Over the years, EA Tiburon has tried to make Madden less arcane by adding features like GameFlow, auto sprint, auto strafe, ball hawk and heat seeker tackling. But when GameFlow calls a draw play on 3rd and 7, and the player is struggling to control his runner's awkward True Step Locomotion -- without even touching the Highlight Stick, the Precision Modifier or the sprint button -- Madden NFL 25 has about as much chance of winning over new fans as the expansion-era Cleveland Browns.
Likewise, no amount of computer assistance is going to make FIFA 14 approachable to newcomers, so long as the game requires four different buttons and a meter mini-game to simply kick a ball.
Of the major sports franchises, Electronic Arts' NHL series is the only one that presently offers outsiders an inviting experience.
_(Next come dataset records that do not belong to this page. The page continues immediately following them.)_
### src/rtl/rtd_pkg.sv
package rtd_pkg;

  // Fixed by the protocol: sixteen round trips per neighbour.
  localparam int TRIALS_LOG2 = 4;
  localparam int MISS_LIMIT  = 4;

  typedef enum logic [2:0] {
    ST_IDLE,
    ST_SEND,
    ST_WAIT,
    ST_STORE,
    ST_LISTEN,
    ST_REPLY
  } rtdState_t;

  typedef struct packed {
    logic latchCfg;   // capture neighbour index
    logic clrStats;   // zero accumulator and counters
    logic clrTimer;   // timer reads zero next cycle
    logic capture;    // add timer into accumulator, count sample
    logic missInc;    // count a timed-out trial
    logic replyInc;   // count a responder answer
  } rtdStrobe_t;

endpackage

### src/rtl/rtd_datapath.sv
module rtd_datapath
  import rtd_pkg::*;
#(
  parameter int TIMER_W     = 16,
  parameter int NEIGH_W     = 3,
  parameter int TIMEOUT_CYC = 4096
) (
  input  logic               clk,
  input  logic               rstN,
  input  rtdStrobe_t         strb,
  input  logic [NEIGH_W-1:0] neighIdx,
  output logic [TIMER_W-1:0] timerVal,
  output logic               lastSample,
  output logic               lastMiss,
  output logic               timeoutHit,
  output logic [TIMER_W-1:0] avgOut,
  output logic [NEIGH_W-1:0] neighOut
);

  localparam int ACC_W  = TIMER_W + TRIALS_LOG2;
  localparam int MISS_W = $clog2(MISS_LIMIT + 1);

  logic [TIMER_W-1:0]     timerQ;
  logic [ACC_W-1:0]       accQ;
  logic [TRIALS_LOG2-1:0] cntQ;
  logic [MISS_W-1:0]      missQ;
  logic [NEIGH_W-1:0]     neighQ;

  // Free-running tick counter, saturating so it never wraps to a false zero.
  always_ff @(posedge clk) begin
    if (!rstN)              timerQ <= '0;
    else if (strb.clrTimer) timerQ <= '0;
    else if (timerQ != '1)  timerQ <= timerQ + 1'b1;
  end

  always_ff @(posedge clk) begin
    if (!rstN)              accQ <= '0;
    else if (strb.clrStats) accQ <= '0;
    else if (strb.capture)  accQ <= accQ + ACC_W'(timerQ);
  end

  always_ff @(posedge clk) begin
    if (!rstN)                             cntQ <= '0;
    else if (strb.clrStats)                cntQ <= '0;
    else if (strb.capture | strb.replyInc) cntQ <= cntQ + 1'b1;
  end

  always_ff @(posedge clk) begin
    if (!rstN)                            missQ <= '0;
    else if (strb.clrStats | strb.capture) missQ <= '0;
    else if (strb.missInc)                missQ <= missQ + 1'b1;
  end

  always_ff @(posedge clk) begin
    if (!rstN)              neighQ <= '0;
    else if (strb.latchCfg) neighQ <= neighIdx;
  end

  assign timerVal   = timerQ;
  assign lastSample = &cntQ;
  assign lastMiss   = (missQ == MISS_W'(MISS_LIMIT - 1));
  assign timeoutHit = (timerQ == TIMER_W'(TIMEOUT_CYC));
  assign avgOut     = accQ[ACC_W-1:TRIALS_LOG2];
  assign neighOut   = neighQ;

  // The miss count stays below the limit: the last miss ends the run instead.
  AST_MISS_BOUND: assert property (@(posedge clk) disable iff (!rstN)
    missQ < MISS_W'(MISS_LIMIT)) else $error("miss count overflow");

  // A capture never lands on a cleared timer, because the peak in the send cycle is ignored.
  AST_CAPTURE_NONZERO: assert property (@(posedge clk) disable iff (!rstN)
    strb.capture |-> timerQ != '0) else $error("zero-length sample");

endmodule

### src/rtl/rtd_ctrl.sv
module rtd_ctrl
  import rtd_pkg::*;
#(
  parameter int TIMER_W     = 16,
  parameter int TIMEOUT_CYC = 4096
) (
  input  logic               clk,
  input  logic               rstN,
  input  logic               startReq,
  input  logic               roleResp,
  input  logic               peakDet,
  input  logic [TIMER_W-1:0] timerVal,
  input  logic               lastSample,
  input  logic               lastMiss,
  input  logic               timeoutHit,
  output rtdStrobe_t         strb,
  output logic               txTrig,
  output logic               memWrEn,
  output logic               done,
  output logic               errFlag,
  output logic               busy
);

  rtdState_t stateQ, stateD;
  logic      errQ;
  logic      giveUp;

  always_comb begin
    stateD = stateQ;
    strb   = '0;
    giveUp = 1'b0;
    unique case (stateQ)
      ST_IDLE: if (startReq) begin
        strb.latchCfg = 1'b1;
        strb.clrStats = 1'b1;
        if (roleResp) stateD = ST_LISTEN;
        else begin
          strb.clrTimer = 1'b1;
          stateD        = ST_SEND;
        end
      end
      ST_SEND: stateD = ST_WAIT;
      ST_WAIT: begin
        if (peakDet) begin
          strb.capture = 1'b1;
          if (lastSample) stateD = ST_STORE;
          else begin
            strb.clrTimer = 1'b1;
            stateD        = ST_SEND;
          end
        end else if (timeoutHit) begin
          if (lastMiss) begin
            giveUp = 1'b1;
            stateD = ST_IDLE;
          end else begin
            strb.missInc  = 1'b1;
            strb.clrTimer = 1'b1;
            stateD        = ST_SEND;
          end
        end
      end
      ST_STORE: stateD = ST_IDLE;
      ST_LISTEN: if (peakDet) begin
        strb.clrTimer = 1'b1;
        stateD        = ST_REPLY;
      end
      ST_REPLY: begin
        strb.replyInc = 1'b1;
        stateD        = lastSample ? ST_IDLE : ST_LISTEN;
      end
      default: stateD = ST_IDLE;
    endcase
  end

  always_ff @(posedge clk) begin
    if (!rstN) stateQ <= ST_IDLE;
    else       stateQ <= stateD;
  end

  always_ff @(posedge clk) begin
    if (!rstN)                           errQ <= 1'b0;
    else if (stateQ == ST_IDLE && startReq) errQ <= 1'b0;
    else if (giveUp)                     errQ <= 1'b1;
  end

  assign txTrig  = (stateQ == ST_SEND) || (stateQ == ST_REPLY);
  assign memWrEn = (stateQ == ST_STORE);
  assign done    = (stateQ == ST_STORE) || (stateQ == ST_REPLY && lastSample);
  assign errFlag = errQ;
  assign busy    = (stateQ != ST_IDLE);

  AST_TX_ZERO_TIMER: assert property (@(posedge clk) disable iff (!rstN)
    (stateQ == ST_SEND) |-> timerVal == '0) else $error("timer not zero at send");

  AST_TX_PULSE: assert property (@(posedge clk) disable iff (!rstN)
    txTrig |=> !txTrig) else $error("transmit trigger longer than one cycle");

  AST_WAIT_BOUND: assert property (@(posedge clk) disable iff (!rstN)
    (stateQ == ST_WAIT) |-> timerVal <= TIMER_W'(TIMEOUT_CYC)) else $error("wait past timeout");

  AST_ERR_CAUSE: assert property (@(posedge clk) disable iff (!rstN)
    $rose(errFlag) |-> $past(stateQ == ST_WAIT && timeoutHit && !peakDet)) else $error("error without timeout");

  AST_WR_WITH_DONE: assert property (@(posedge clk) disable iff (!rstN)
    memWrEn |-> done) else $error("write without done");

  AST_DONE_SINGLE: assert property (@(posedge clk) disable iff (!rstN)
    done |=> !done) else $error("done longer than one cycle");

endmodule

### src/rtl/rt_delay_estimator.sv
module rt_delay_estimator
  import rtd_pkg::*;
#(
  parameter int TIMER_W     = 16,
  parameter int NEIGH_W     = 3,
  parameter int TIMEOUT_CYC = 4096
) (
  input  logic               clk,
  input  logic               rstN,
  input  logic               startReq,
  input  logic               roleResp,
  input  logic [NEIGH_W-1:0] neighIdx,
  input  logic               peakDet,
  output logic               txTrig,
  output logic               memWrEn,
  output logic [NEIGH_W-1:0] memWrAddr,
  output logic [TIMER_W-1:0] memWrData,
  output logic               done,
  output logic               errFlag
);

  rtdStrobe_t         strb;
  logic [TIMER_W-1:0] timerVal;
  logic               lastSample, lastMiss, timeoutHit, busy;

  rtd_ctrl #(
    .TIMER_W    (TIMER_W),
    .TIMEOUT_CYC(TIMEOUT_CYC)
  ) u_ctrl (
    .clk       (clk),
    .rstN      (rstN),
    .startReq  (startReq),
    .roleResp  (roleResp),
    .peakDet   (peakDet),
    .timerVal  (timerVal),
    .lastSample(lastSample),
    .lastMiss  (lastMiss),
    .timeoutHit(timeoutHit),
    .strb      (strb),
    .txTrig    (txTrig),
    .memWrEn   (memWrEn),
    .done      (done),
    .errFlag   (errFlag),
    .busy      (busy)
  );

  rtd_datapath #(
    .TIMER_W    (TIMER_W),
    .NEIGH_W    (NEIGH_W),
    .TIMEOUT_CYC(TIMEOUT_CYC)
  ) u_dp (
    .clk       (clk),
    .rstN      (rstN),
    .strb      (strb),
    .neighIdx  (neighIdx),
    .timerVal  (timerVal),
    .lastSample(lastSample),
    .lastMiss  (lastMiss),
    .timeoutHit(timeoutHit),
    .avgOut    (memWrData),
    .neighOut  (memWrAddr)
  );

  AST_CFG_HOLD: assert property (@(posedge clk) disable iff (!rstN)
    busy |=> $stable(memWrAddr)) else $error("neighbour changed mid-run");

endmodule

### config.mk
export PLATFORM = sky130hd
export DESIGN_NAME = rt_delay_estimator
export DESIGN_NICKNAME = d
export VERILOG_FILES = /design/src/rtl/rtd_pkg.sv /design/src/rtl/rtd_datapath.sv /design/src/rtl/rtd_ctrl.sv /design/src/rtl/rt_delay_estimator.sv
export SDC_FILE = /design/constraint.sdc
export NUM_CORES = 1
export LEC_CHECK = 0
export BUFFER_PORTS_ARGS = -buffer_cell sky130_fd_sc_hd__buf_2
export CAP_MARGIN = 20
export CORE_MARGIN = 3
export CORE_UTILIZATION = 35
export DETAILED_ROUTE_END_ITERATION = 10
export SLEW_MARGIN = 20
export SYNTH_ARGS = -nofsm -noshare
export SYNTH_HDL_FRONTEND = slang
export SYNTH_SLANG_ARGS = --single-unit
### constraint.sdc
create_clock -name clk -period 2.3 [get_ports clk]
set_clock_uncertainty 0.1 [all_clocks]
set_input_delay 0.46 -clock clk [delete_from_list [all_inputs] [get_ports clk]]
set_output_delay 0.46 -clock clk [all_outputs]
set_load 0.01 [all_outputs]
Yosys cells after proc, flatten, opt, wreduce, memory -nomap -nowiden
Cells that the tools add are included.

Add/subtract/negate cells: 4. Equal/unequal tests: 11. Mux-type cells: 25. Bitwise gates (word level): 3. Reduce and logical (&&, ||, !) cells: 11.

Operators by type and width (count): 3-bit 2-to-1 mux (7); 20-bit by 16-bit adder with 20-bit output (1); 16-bit by 1-bit adder with 16-bit output, second input constant (1); 16-bit by 13-bit equality test with 1-bit output, second input constant (1); 16-bit != test, second input constant (1); 3-bit case mux with 5 select lines (1); 1-bit 2-to-1 mux (13); 3-bit by 2-bit equality test with 1-bit output, second input constant (3); 2-bit OR reduction (4); 3-bit equality test, second input constant (2); 2-bit 2-to-1 mux (3); 4-bit by 1-bit adder with 4-bit output, second input constant (1); 2-bit != test, second input constant (2); 4-bit AND reduction (1); 3-bit by 1-bit adder with 3-bit output, second input constant (1); 3-bit by 1-bit equality test with 1-bit output, second input constant (1); 3-bit zero test (1); 3-bit != test, second input constant (1); 1-bit case mux with 3 select lines (1); 3-bit AND reduction (1); 1-bit logical AND (2); 1-bit logical OR (2); 1-bit bitwise OR (2); 1-bit inverter (1).

Flip-flop bits (word level): 50. Input bits: 8. Logic and storage cells: 61.

Logic depth before layout (Yosys ltp)
Gate-level depths: netlist (run 1).

Depth after elaboration: 7. Mapped depth: 9.

Cells and area by module
A second synthesis (run 1) with hierarchy kept.

Cells, all modules: 378. Area, all modules: 3200.6 sq um.

By module, submodules not included: rtd_datapath (times used 1, cells an instance 333, area an instance 2839.0 sq um, seq. area each 920.9 sq um); rtd_ctrl (times used 1, cells an instance 45, area an instance 361.6 sq um, seq. area each 80.1 sq um).

Least setup slack after synthesis (run 1)
No wires, ideal clock.

Kind: register -> register. From: reg u_dp.timerQ[11] (netlist: u_dp.timerVal[11]). To: reg u_dp.accQ[17]. Setup time: 0.132 ns. Arrival: 1.881 ns. Setup slack: 0.187 ns. Stages on the path, launching flop included: 9. Path buffers: 1. Period minus slack after synthesis: 2.113 ns. Cells stage by stage: dfxtp_1 ha_1 buf_2 nand2_1 o21a_1 o221a_2 and3_1 a221oi_1 nand3_1.

Word-level cells in the longest chain between the ends: 1.

Ends and longest elaborated chain: start, declared (line rtd_datapath.sv:23) `logic [TIMER_W-1:0] timerQ;`; start signal, assigned (line rtd_datapath.sv:33) `else if (timerQ != '1) timerQ <= timerQ + 1'b1;`; 20-bit by 16-bit adder with 20-bit output (line rtd_datapath.sv:39) `else if (strb.capture) accQ <= accQ + ACC_W'(timerQ);`; end signal, assigned (line rtd_datapath.sv:39); end, declared (line rtd_datapath.sv:24) `logic [ACC_W-1:0] accQ;`.

Every way passes these cells. A chain may end at the register's enable or synchronous reset.

Worst setup path in the final report (run 1)
From: reg u_dp.accQ[10]. To: reg u_dp.accQ[17].

Word-level cells in the longest chain between the ends: 1.

Ends and longest elaborated chain (line): 20-bit by 16-bit adder with 20-bit output (rtd_datapath.sv:39).

Every way passes these cells.

==> impl_metrics.csv, run 1 <==
group,metric,value,unit
drt,wl_per_cell,14.9,um
floorplanning,num_rows,34,
clocking,cts-root-buf,"clkbuf_8",
logic_synthesis,syn-num-nets,437,
final_layout,drive_above_1_share,0.185,
worst_setup_path,startpoint,"u_dp.accQ[10]",
final_layout,area_growth,13.9,%
drt,drt_first_pass_iters,5,
worst_setup_path,r2r_cells,7,
clocking,cts_setup_buffers,0,
worst_setup_path,critPathKind,"reg -> reg",
logic_synthesis,ys_seq_area_frac,0.306,
floorplanning,coreArea,8890,um2
clocking,cts_buffers,5,
place,placedCellCount,543,
logic_synthesis,synthDistinctLibCells,55,
sta,fmax,457,MHz
logic_synthesis,ys_ff_latch,50,
drt,routed_wl,8220,um
sta,rsz0062_at_grt,"no",
sta,setup_tns,0,ns
hold_path,hold_end,"u_dp.neighOut[1]",
power_and_ir_drop,ir_drop,220,uV
global_routing,antenna_found_initial,0,
drt,drt-initial-drc-count,118,
logic_synthesis,synth_edf_count,0,
worst_setup_path,cp.required,2.40,ns
global_routing,grt_overflow_total,0,
flow_run,drv_cap,0,
clocking,clk_pin_slew,0.10,ns
power_and_ir_drop,leakagePower,0.00144,uW
sta,worstMarginPinSlew,0.532,ns
place,port_buffers,30,
sta,slew_viol_final,0,
worst_setup_path,reg2reg_to,"u_dp.accQ[17]",
worst_setup_path,end_kind,"register",
power_and_ir_drop,power_density,470,nW/um2
worst_setup_path,crit_arrival,2.29,ns
logic_synthesis,synth.cell_area,3270,um2
drt,drc,0,
drt,postRouteAntennaNets,0,
sta,final-setup-viol-count,0,
final_layout,insertedDiodeCount,0,
hold_path,holdCritStartpoint,"neighIdx[1]",
sta,period_minus_slack,2.19,ns
sta,final-hold-violation-count,0,
worst_setup_path,start_kind,"register",
logic_synthesis,netlist_instances,407,
clocking,cts_sinks,50,
global_routing,grt_pass1_vias,2819,
run_status,status,"finished, final reports clean",
clocking,cts_tree,"done",
sta,timing.hold.ws,0.312,ns
floorplanning,fp.dieW,103,um
clocking,htreeDepth,2,
sta,slew_headroom,0.645,
floorplanning,start_util,0.368,
worst_setup_path,critPathMaxFanout,7,
drt,viasPerCell,5.49,
global_routing,grt_max_degree,17,
drt,dr_total_vias,3025,
worst_setup_path,r2r_start,"u_dp.accQ[10]",
floorplanning,io_pins,31,
sta,period_share,0.952,
place,place_congestion,0.874,
final_layout,final_cells,551,
hold_path,min_path_cells,3,
clocking,clockBufferDepth,2,
logic_synthesis,avgSynthCellArea,8.03,um2
floorplanning,die_y,103,um
logic_synthesis,ys_async_sr_fraction,0,
clocking,cts-resized-gates,1,
logic_synthesis,yosysWarnings,0,
final_layout,layout.nets,472,
clocking,cts_hold_buf,0,
hold_path,hp-class,"in -> reg",
global_routing,grt_pass1_wl,13700,um
floorplanning,die_area,10500,um2
logic_synthesis,ys.flop_type,"dfxtp_1",
worst_setup_path,reg2reg_slack,0.11,ns
clocking,insertion_delay,0.31,ns
place,dp_hpwl,6270,um
global_routing,gr-usage-all-layers,0.163,
==> sequential cells by signal (all words and copies together), names as in the netlist <==
register        cells
u_dp.missQ          3
u_ctrl.stateQ       3
u_ctrl.errFlag      1
u_dp.accQ          20
u_dp.cntQ           4
u_dp.timerVal      16
u_dp.neighOut       3
==> synth_stat cells (2+ instances only) <==
cell       n  area (um2)
nand2_1   47         176
xor2_1     6        52.6
a21oi_1   24         120
or3_1      3        18.8
a31oi_1    4        25.0
and3_1     6        37.5
nor3b_1    5        37.5
a211o_1    2        17.5
o21ai_1    2        10.0
nor3_1    11        55.1
buf_2      4        20.0
nand3b_1   2        15.0
nor4_1     4        25.0
or2_2      2        12.5
o21ai_0   19        95.1
dfxtp_1   50        1000
nand2b_1   2        12.5
buf_4     17         128
nor2b_1    8        50.1
nand3_1   19        95.1
a311oi_1   4        35.0
o31ai_1    4        30.0
clkbuf_1   7        26.3
nand4_1    9        56.3
o211ai_1   5        37.5
nor2_1    47         176
and4_1     4        35.0
inv_1     10        37.5
nor4b_1    2        17.5
xnor2_1   15         131
mux2i_1    8        80.1
or4_1      3        22.5
ha_1      21         263
o21a_1     5        37.5
a211oi_1   6        45.0
==> cells by family after synthesis <==
kind of cell	Yosys count	share of synthesized area
flip-flops	50	0.306
XOR/XNOR	21	0.0563
adder cells (fa/ha/maj)	22	0.0865
AND/OR/NAND/NOR	181	0.284
buffers and inverters	39	0.0681
multiplexers	8	0.0245
AO/OA/AOI/OAI	86	0.175
==> where the power goes <==
part	internal (uW)	leakage [uW]	total, uW	switching (uW)
Clock	326	0.0000524	638	312
Combinational	88.7	0.000983	207	118
Sequential	883	0.000404	906	22.2
Total	1300	0.00144	1750	452
==> layout by cell type (no fill, tap or decap), types with 5 or more instances in the layout <==
| master | count |
|---|---|
| buf_4 | 27 |
| a21oi_1 | 22 |
| nor3_1 | 11 |
| and3_1 | 6 |
| buf_2 | 30 |
| mux2i_1 | 8 |
| inv_1 | 10 |
| o211ai_1 | 5 |
| o21ai_0 | 19 |
| xor2_1 | 6 |
| a211oi_1 | 6 |
| nand3_1 | 19 |
| nand2_1 | 47 |
| nor2_1 | 46 |
| ha_1 | 20 |
| dfxtp_1 | 49 |
| clkbuf_8 | 5 |
| o21a_1 | 5 |
| xnor2_1 | 15 |
| nor2b_1 | 8 |
| nand4_1 | 9 |
==> area by class of cell <==
type | count | area (um2)
flip-flops and latches | 50 | 1000
multi-input cells | 318 | 2090
clock buffers | 7 | 76.3
inverters | 10 | 37.5
fillers | 901 | 5170
well taps | 108 | 135
repair buffers | 57 | 353
clock inverters | 1 | 30.0
==> layer usage <==
layer  GRT usage  part of all wire  wire [um]
met4      0.0575             0.022        181
met2       0.262              0.46       3820
met5           0                 0          0
met3      0.0264             0.036        294
met1       0.220              0.48       3930
==> worst max-delay path by stage <==
stage | endpoint | slack (ns) | depth (start not counted)
6_report | u_dp.accQ[17] | 0.11 | 7
5_1_grt | u_dp.accQ[17] | 0.01 | 7
4_1_cts | u_dp.accQ[19] | 0.04 | 8
3_5_place_dp | u_dp.accQ[12] | -0.01 | 8
3_3_place_gp | u_dp.accQ[12] | 0.02 | 8
2_1_floorplan | u_dp.accQ[17] | 0.19 | 8
==> metrics by stage <==
stage          cell area, um2   util  setup WS [ns]  total power, uW
3_3_place_gp             3570  0.402         0.0174             1130
2_1_floorplan            3270      -          0.187             1060
4_1_cts                  3680  0.414         0.0364             1770
5_1_grt                  3720  0.419         0.0140             1830
6_report                 3720  0.419          0.111             1750
3_5_place_dp             3570  0.402        -0.0107             1130
==> critical path, stage by stage, from the launching register on <==
cell,delay [ns]
dfxtp_1,0.34
ha_1,0.41
a21oi_1,0.14
o21a_1,0.22
o221a_2,0.30
and3_1,0.19
a221oi_1,0.29
nand3_1,0.09
Power figures use the tool's default switching activity.
==> inputs of run 2 (changes only) <==
clock period = 1.95 ns   (was 2.3 ns; I/O delays follow)
==> run 2 against run 1 <==
Net effect:
- the run now ends with negative setup slack left
- core utilization is 9.6 points higher
- largest cell class unchanged
- fmax grew 8.5%
- total power grew 15%
- critical endpoint is now u_dp.accQ[18]
- sequential share of layout area is 4.1 points lower
- register-to-register slack worse by 0.18 ns
- non-clock buffer count is 54 higher
- global-route usage is 2.2 points higher
- via count is 9.4% higher
- hold slack got worse by 0.067 ns
- flip-flop and latch count stayed put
Its dual-joystick controls are immediately intuitive; its action is fast and violent; once offside, icing and penalties are disabled, there are no confusing rules to disrupt play, aside from good old fashioned fist fights.
Throughout the PlayStation 3 and Xbox 360 era, NHL has been my go-to sports title for entertaining people outside my PSN and XBL Friend Lists.
Barring the unlikely announcement of any new arcade games in the spring or the summer, NHL 15 will likely continue that title reign once the series transitions onto PlayStation 4 and Xbox One this fall.
Too much food has been eaten, and next to me on the couch, I notice a cousin inspecting a stray NBA Live 14 case, left open under the entertainment center.
He asks me if it's as much fun as the old one, likely recalling the Christmas we hooked up a multitap to the Super Nintendo and played NBA Live 95 until sundown.
Not wanting to damage that memory, I inform him that the new game is, "a lot more complicated, and not nearly as fun."